→ **SOURCE INFORMATION**:

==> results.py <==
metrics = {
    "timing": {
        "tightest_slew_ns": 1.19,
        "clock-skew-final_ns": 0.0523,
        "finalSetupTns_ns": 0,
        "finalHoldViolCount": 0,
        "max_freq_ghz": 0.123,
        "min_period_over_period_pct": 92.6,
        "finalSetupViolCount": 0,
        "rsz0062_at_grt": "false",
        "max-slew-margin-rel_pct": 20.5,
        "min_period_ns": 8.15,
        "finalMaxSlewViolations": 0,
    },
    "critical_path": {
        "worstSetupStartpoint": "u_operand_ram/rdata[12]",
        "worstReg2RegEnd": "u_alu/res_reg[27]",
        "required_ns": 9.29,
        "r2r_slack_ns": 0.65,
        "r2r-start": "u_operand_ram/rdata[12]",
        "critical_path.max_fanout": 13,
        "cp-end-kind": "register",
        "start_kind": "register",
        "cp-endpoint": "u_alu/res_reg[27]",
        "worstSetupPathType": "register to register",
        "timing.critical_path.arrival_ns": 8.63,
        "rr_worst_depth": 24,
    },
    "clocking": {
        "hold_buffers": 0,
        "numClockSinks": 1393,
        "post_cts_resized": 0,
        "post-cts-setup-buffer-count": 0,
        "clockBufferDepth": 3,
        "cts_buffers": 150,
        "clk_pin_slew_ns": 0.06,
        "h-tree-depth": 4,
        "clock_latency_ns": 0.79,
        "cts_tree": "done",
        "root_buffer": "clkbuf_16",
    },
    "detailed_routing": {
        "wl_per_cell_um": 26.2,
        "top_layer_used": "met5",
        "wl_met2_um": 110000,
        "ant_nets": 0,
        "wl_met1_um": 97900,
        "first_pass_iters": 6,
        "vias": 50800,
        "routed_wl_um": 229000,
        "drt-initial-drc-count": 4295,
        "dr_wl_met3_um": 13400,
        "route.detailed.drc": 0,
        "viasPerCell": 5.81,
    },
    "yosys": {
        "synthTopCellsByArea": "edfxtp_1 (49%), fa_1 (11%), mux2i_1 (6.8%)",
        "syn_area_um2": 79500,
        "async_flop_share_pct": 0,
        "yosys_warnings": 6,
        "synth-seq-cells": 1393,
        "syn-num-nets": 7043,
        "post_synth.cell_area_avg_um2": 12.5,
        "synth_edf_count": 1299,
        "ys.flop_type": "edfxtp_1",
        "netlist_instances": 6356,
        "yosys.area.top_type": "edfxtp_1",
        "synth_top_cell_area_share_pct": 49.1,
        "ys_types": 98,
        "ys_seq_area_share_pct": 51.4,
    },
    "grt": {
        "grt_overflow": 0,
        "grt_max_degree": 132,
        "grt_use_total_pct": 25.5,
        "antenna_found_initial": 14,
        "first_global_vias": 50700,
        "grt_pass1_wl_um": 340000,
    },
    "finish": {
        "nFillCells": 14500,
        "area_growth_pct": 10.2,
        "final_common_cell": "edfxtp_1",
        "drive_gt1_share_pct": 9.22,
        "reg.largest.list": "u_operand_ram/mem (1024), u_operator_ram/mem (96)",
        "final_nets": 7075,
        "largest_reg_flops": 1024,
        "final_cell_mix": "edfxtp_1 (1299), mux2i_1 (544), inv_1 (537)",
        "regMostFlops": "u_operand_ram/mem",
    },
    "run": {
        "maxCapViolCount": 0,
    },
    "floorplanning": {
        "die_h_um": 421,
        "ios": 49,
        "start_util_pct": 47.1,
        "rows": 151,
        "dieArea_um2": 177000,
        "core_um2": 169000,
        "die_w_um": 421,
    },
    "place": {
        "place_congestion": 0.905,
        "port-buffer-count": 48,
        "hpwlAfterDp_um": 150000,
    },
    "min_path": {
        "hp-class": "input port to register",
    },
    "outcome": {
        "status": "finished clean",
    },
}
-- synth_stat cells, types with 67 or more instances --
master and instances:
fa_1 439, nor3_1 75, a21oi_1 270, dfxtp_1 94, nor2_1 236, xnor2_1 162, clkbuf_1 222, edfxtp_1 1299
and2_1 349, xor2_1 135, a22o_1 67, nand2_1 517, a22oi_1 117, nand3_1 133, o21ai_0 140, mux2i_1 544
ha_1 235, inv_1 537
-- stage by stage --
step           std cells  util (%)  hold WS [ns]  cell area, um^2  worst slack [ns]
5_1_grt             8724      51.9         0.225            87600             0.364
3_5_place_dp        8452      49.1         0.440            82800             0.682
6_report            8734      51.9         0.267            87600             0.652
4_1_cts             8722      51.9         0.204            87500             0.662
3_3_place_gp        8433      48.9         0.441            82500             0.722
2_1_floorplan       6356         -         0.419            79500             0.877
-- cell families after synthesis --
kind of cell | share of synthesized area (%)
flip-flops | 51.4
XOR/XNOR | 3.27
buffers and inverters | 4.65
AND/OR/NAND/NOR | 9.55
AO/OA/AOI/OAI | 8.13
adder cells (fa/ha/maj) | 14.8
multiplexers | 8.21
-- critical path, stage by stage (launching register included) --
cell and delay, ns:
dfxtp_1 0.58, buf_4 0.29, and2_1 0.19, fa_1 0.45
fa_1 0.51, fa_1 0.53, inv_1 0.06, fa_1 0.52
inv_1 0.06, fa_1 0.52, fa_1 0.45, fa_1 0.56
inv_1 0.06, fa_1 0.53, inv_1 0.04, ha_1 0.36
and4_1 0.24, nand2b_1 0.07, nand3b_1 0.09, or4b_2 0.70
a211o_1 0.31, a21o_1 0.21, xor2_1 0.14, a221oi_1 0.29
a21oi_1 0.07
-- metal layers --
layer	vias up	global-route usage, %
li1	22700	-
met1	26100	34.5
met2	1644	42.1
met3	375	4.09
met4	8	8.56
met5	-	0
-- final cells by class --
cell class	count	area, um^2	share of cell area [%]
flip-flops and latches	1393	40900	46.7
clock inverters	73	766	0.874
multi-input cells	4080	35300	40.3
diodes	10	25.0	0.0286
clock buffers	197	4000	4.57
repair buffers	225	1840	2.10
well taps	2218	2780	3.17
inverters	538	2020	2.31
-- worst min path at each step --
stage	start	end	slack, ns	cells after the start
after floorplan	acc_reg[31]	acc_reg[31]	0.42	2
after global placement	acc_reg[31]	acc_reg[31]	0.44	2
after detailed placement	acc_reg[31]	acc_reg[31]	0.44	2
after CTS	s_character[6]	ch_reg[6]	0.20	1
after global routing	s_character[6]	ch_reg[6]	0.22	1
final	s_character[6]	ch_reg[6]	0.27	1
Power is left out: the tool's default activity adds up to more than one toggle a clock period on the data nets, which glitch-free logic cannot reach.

→ **EXERCISE DETAILS**: Provide the count of lines in the records above that hold the word "placement", with no other text.

→ **TASK RESPONSE**: 2